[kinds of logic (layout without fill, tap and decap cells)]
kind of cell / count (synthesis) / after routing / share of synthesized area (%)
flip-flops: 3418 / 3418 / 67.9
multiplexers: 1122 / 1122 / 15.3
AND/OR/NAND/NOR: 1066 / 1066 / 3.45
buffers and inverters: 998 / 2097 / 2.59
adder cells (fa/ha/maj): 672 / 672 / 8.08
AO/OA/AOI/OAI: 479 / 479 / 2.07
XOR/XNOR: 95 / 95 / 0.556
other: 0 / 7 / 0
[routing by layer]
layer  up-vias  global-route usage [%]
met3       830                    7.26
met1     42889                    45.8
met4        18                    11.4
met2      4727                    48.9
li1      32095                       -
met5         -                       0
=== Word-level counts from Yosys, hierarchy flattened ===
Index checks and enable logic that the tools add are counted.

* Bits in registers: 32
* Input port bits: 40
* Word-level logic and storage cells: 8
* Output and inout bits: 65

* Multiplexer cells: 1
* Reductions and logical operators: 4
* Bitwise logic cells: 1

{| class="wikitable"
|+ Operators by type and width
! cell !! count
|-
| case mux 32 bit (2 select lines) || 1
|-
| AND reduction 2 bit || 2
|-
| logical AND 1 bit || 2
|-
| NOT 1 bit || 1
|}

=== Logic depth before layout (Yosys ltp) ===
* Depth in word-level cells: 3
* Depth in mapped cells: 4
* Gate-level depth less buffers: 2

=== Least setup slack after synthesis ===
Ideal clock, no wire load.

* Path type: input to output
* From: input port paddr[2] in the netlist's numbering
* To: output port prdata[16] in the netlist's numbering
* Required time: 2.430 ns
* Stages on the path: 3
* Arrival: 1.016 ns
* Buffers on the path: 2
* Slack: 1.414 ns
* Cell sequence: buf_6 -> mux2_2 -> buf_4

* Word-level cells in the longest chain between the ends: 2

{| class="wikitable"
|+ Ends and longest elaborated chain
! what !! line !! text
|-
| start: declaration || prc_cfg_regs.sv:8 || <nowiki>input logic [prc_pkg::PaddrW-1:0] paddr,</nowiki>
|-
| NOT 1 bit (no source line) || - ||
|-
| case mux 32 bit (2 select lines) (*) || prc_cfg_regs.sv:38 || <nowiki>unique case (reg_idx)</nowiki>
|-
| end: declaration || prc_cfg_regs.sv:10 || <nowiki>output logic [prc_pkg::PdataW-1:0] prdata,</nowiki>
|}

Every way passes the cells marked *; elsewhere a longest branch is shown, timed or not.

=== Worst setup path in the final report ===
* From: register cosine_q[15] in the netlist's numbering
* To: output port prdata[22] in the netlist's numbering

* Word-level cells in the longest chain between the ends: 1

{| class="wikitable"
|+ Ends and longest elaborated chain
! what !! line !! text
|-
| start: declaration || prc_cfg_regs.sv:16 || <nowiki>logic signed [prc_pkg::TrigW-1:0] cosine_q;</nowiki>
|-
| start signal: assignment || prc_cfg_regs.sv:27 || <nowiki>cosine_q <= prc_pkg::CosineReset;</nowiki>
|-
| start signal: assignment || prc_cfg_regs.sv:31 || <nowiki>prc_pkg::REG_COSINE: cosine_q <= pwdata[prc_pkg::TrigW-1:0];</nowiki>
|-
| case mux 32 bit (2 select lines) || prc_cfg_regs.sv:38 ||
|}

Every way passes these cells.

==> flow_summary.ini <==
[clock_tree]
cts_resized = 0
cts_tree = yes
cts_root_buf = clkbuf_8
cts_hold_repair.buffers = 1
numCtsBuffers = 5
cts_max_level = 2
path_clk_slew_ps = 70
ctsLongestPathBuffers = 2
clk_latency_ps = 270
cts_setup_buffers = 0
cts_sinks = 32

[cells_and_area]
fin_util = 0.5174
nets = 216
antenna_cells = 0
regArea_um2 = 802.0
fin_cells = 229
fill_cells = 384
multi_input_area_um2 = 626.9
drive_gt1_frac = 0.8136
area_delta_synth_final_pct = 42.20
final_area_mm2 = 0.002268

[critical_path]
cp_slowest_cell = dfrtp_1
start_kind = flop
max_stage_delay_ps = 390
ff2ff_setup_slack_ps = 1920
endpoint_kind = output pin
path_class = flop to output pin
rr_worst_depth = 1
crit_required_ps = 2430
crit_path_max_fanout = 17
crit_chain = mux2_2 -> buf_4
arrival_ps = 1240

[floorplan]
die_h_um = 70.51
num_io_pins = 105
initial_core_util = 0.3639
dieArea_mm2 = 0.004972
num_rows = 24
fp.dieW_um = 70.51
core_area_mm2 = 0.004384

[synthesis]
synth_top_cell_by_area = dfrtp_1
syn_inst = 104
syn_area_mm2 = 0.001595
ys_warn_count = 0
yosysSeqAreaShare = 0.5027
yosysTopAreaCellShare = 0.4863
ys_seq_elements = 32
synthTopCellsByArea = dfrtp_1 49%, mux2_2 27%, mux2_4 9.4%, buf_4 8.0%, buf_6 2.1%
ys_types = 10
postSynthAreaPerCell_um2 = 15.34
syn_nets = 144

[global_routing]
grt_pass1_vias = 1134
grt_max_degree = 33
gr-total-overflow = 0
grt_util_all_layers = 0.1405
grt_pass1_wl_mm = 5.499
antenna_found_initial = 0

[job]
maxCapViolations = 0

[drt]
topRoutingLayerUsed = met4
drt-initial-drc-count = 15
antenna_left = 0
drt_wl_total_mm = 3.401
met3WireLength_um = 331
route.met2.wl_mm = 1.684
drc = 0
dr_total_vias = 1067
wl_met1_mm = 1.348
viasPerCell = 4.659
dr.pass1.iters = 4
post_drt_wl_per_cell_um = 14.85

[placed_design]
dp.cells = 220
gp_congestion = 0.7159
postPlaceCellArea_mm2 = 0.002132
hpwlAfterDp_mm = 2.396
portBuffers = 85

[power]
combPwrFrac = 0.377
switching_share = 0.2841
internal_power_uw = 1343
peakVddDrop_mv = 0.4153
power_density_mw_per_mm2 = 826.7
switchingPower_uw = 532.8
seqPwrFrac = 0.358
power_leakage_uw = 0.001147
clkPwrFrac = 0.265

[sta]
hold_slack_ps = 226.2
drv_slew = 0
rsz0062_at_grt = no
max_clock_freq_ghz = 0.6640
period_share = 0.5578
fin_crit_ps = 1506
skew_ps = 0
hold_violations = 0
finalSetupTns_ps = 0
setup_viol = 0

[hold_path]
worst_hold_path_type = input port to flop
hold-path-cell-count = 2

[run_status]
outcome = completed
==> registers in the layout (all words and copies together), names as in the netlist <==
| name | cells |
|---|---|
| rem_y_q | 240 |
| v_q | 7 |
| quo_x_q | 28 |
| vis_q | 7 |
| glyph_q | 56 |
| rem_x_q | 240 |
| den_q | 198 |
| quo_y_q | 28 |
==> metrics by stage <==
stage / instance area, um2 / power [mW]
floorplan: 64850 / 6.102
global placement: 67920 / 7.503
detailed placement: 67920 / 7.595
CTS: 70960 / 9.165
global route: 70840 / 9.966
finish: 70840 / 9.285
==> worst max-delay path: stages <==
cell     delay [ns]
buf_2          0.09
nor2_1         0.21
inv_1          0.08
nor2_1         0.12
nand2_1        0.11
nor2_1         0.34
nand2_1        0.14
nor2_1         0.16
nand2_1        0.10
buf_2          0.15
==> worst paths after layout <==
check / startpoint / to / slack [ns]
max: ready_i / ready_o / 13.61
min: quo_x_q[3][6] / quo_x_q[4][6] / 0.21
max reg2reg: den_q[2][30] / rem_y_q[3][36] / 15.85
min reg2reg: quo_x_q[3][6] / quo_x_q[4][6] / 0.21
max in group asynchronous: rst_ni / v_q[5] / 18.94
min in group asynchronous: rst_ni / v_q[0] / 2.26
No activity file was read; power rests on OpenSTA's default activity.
[src/prc_pkg.sv]
// Shared types and constants of the point rotate, project and clip block.
package prc_pkg;

  localparam int CoordW = 16;
  localparam int GlyphW = 8;
  localparam int TrigW  = 16;
  localparam int ColW   = 7;
  localparam int RowW   = 5;
  localparam int AddrW  = 11;

  // Widths of the rotation arithmetic; every product is kept exact.
  localparam int ProdW  = 32;
  localparam int RotW   = 33;
  localparam int DepthW = 34;
  localparam int DenW   = 33;

  // Depth offset of 5.0 in Q.22.
  localparam logic signed [DepthW-1:0] DepthOffset = DepthW'(5 * 4194304);

  localparam int PaddrW = 3;
  localparam int PdataW = 32;

  localparam logic signed [TrigW-1:0] SineReset   = 16'sd0;
  localparam logic signed [TrigW-1:0] CosineReset = 16'sd16384;

  typedef enum logic {
    REG_SINE   = 1'b0,
    REG_COSINE = 1'b1
  } reg_idx_e;

  typedef struct packed {
    logic signed [TrigW-1:0] angle_sine;
    logic signed [TrigW-1:0] angle_cosine;
  } cfg_t;

endpackage
<file path="src/design/dtsm_pkg.sv">
// types, constants and match function for the detection track store
package dtsm_pkg;

    localparam int DTSM_MAX_DET  = 32;
    localparam int DTSM_MAX_KEPT = 32;
    localparam logic [7:0] DTSM_MAX_MISS_RST = 8'd3;

    typedef struct packed {
        logic [15:0] score;
        logic [15:0] h;
        logic [15:0] w;
        logic [15:0] y;
        logic [15:0] x;
    } t_det;

    typedef struct packed {
        logic [7:0] miss;
        t_det       det;
    } t_ent;

    typedef enum logic [3:0] {
        ST_IDLE,
        ST_SCAN,
        ST_LOAD,
        ST_CMP,
        ST_KEEP,
        ST_APPEND,
        ST_AP_WR,
        ST_DUMP,
        ST_DU_LD,
        ST_OUT
    } t_state;

    typedef struct packed {
        logic in_ready;
        logic st_rd_k;
        logic i_inc;
        logic ent_load;
        logic fr_rd0;
        logic fr_rd_next;
        logic j_clr;
        logic keep_wr;
        logic ap_wr;
        logic commit;
        logic out_load;
        logic out_empty;
        logic k_inc;
    } t_cmd;

    typedef struct packed {
        logic in_fire;
        logic in_last;
        logic i_done;
        logic drop;
        logic f_zero;
        logic match;
        logic j_last;
        logic ap_done;
        logic store_empty;
        logic out_fire;
        logic out_last;
    } t_sts;

    function automatic logic axis_apart(logic [15:0] a, logic [15:0] sa,
                                        logic [15:0] b, logic [15:0] sb);
        logic [17:0] d;
        logic        res;
        if (b > a) begin
            d   = {16'(b - a), 2'b00};
            res = d > {2'b00, sa};
        end else begin
            d   = {16'(a - b), 2'b00};
            res = d > {2'b00, sb};
        end
        return res;
    endfunction

    function automatic logic boxes_match(t_det d, t_det m);
        return !axis_apart(d.x, d.w, m.x, m.w) && !axis_apart(d.y, d.h, m.y, m.h);
    endfunction

endpackage

</file>
<file path="src/design/dtsm_ctrl.sv">
// merge and dump sequencer for the detection track store
module dtsm_ctrl import dtsm_pkg::*; (
    input  logic i_clk,
    input  logic i_rst_n,
    input  t_sts i_sts,
    output t_cmd o_cmd
);

    t_state r_state, n_state;

    always_ff @(posedge i_clk) begin
        if (!i_rst_n) begin
            r_state <= ST_IDLE;
        end else begin
            r_state <= n_state;
        end
    end

    always_comb begin
        n_state = r_state;
        o_cmd   = '0;
        unique case (r_state)
            ST_IDLE: begin
                o_cmd.in_ready = 1'b1;
                if (i_sts.in_fire && i_sts.in_last) begin
                    n_state = ST_SCAN;
                end
            end
            ST_SCAN: begin
                if (i_sts.i_done) begin
                    o_cmd.j_clr = 1'b1;
                    n_state     = ST_APPEND;
                end else begin
                    n_state = ST_LOAD;
                end
            end
            ST_LOAD: begin
                o_cmd.ent_load = 1'b1;
                priority if (i_sts.drop) begin
                    o_cmd.i_inc = 1'b1;
                    n_state     = ST_SCAN;
                end else if (i_sts.f_zero) begin
                    n_state = ST_KEEP;
                end else begin
                    o_cmd.fr_rd0 = 1'b1;
                    n_state      = ST_CMP;
                end
            end
            ST_CMP: begin
                o_cmd.fr_rd_next = 1'b1;
                priority if (i_sts.match) begin
                    o_cmd.i_inc = 1'b1;
                    n_state     = ST_SCAN;
                end else if (i_sts.j_last) begin
                    n_state = ST_KEEP;
                end
            end
            ST_KEEP: begin
                o_cmd.keep_wr = 1'b1;
                o_cmd.i_inc   = 1'b1;
                n_state       = ST_SCAN;
            end
            ST_APPEND: begin
                if (i_sts.ap_done) begin
                    o_cmd.commit = 1'b1;
                    n_state      = ST_DUMP;
                end else begin
                    n_state = ST_AP_WR;
                end
            end
            ST_AP_WR: begin
                o_cmd.ap_wr = 1'b1;
                n_state     = ST_APPEND;
            end
            ST_DUMP: begin
                o_cmd.st_rd_k = 1'b1;
                if (i_sts.store_empty) begin
                    o_cmd.out_empty = 1'b1;
                    n_state         = ST_OUT;
                end else begin
                    n_state = ST_DU_LD;
                end
            end
            ST_DU_LD: begin
                o_cmd.out_load = 1'b1;
                n_state        = ST_OUT;
            end
            ST_OUT: begin
                if (i_sts.out_fire) begin
                    if (i_sts.out_last) begin
                        n_state = ST_IDLE;
                    end else begin
                        o_cmd.k_inc = 1'b1;
                        n_state     = ST_DUMP;
                    end
                end
            end
            default: begin
                n_state = ST_IDLE;
            end
        endcase
    end

endmodule

</file>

★ ★ ★ ★ ★ ★ ★

Everything above from the line containing "fp.dieW_um = 70.51" down to the line containing "metrics by stage" is to be transcribed exactly, with both of those lines included and nothing else added.

» RESULT FOR THIS EXERCISE:
fp.dieW_um = 70.51
core_area_mm2 = 0.004384

[synthesis]
synth_top_cell_by_area = dfrtp_1
syn_inst = 104
syn_area_mm2 = 0.001595
ys_warn_count = 0
yosysSeqAreaShare = 0.5027
yosysTopAreaCellShare = 0.4863
ys_seq_elements = 32
synthTopCellsByArea = dfrtp_1 49%, mux2_2 27%, mux2_4 9.4%, buf_4 8.0%, buf_6 2.1%
ys_types = 10
postSynthAreaPerCell_um2 = 15.34
syn_nets = 144

[global_routing]
grt_pass1_vias = 1134
grt_max_degree = 33
gr-total-overflow = 0
grt_util_all_layers = 0.1405
grt_pass1_wl_mm = 5.499
antenna_found_initial = 0

[job]
maxCapViolations = 0

[drt]
topRoutingLayerUsed = met4
drt-initial-drc-count = 15
antenna_left = 0
drt_wl_total_mm = 3.401
met3WireLength_um = 331
route.met2.wl_mm = 1.684
drc = 0
dr_total_vias = 1067
wl_met1_mm = 1.348
viasPerCell = 4.659
dr.pass1.iters = 4
post_drt_wl_per_cell_um = 14.85

[placed_design]
dp.cells = 220
gp_congestion = 0.7159
postPlaceCellArea_mm2 = 0.002132
hpwlAfterDp_mm = 2.396
portBuffers = 85

[power]
combPwrFrac = 0.377
switching_share = 0.2841
internal_power_uw = 1343
peakVddDrop_mv = 0.4153
power_density_mw_per_mm2 = 826.7
switchingPower_uw = 532.8
seqPwrFrac = 0.358
power_leakage_uw = 0.001147
clkPwrFrac = 0.265

[sta]
hold_slack_ps = 226.2
drv_slew = 0
rsz0062_at_grt = no
max_clock_freq_ghz = 0.6640
period_share = 0.5578
fin_crit_ps = 1506
skew_ps = 0
hold_violations = 0
finalSetupTns_ps = 0
setup_viol = 0

[hold_path]
worst_hold_path_type = input port to flop
hold-path-cell-count = 2

[run_status]
outcome = completed
==> registers in the layout (all words and copies together), names as in the netlist <==
| name | cells |
|---|---|
| rem_y_q | 240 |
| v_q | 7 |
| quo_x_q | 28 |
| vis_q | 7 |
| glyph_q | 56 |
| rem_x_q | 240 |
| den_q | 198 |
| quo_y_q | 28 |
==> metrics by stage <==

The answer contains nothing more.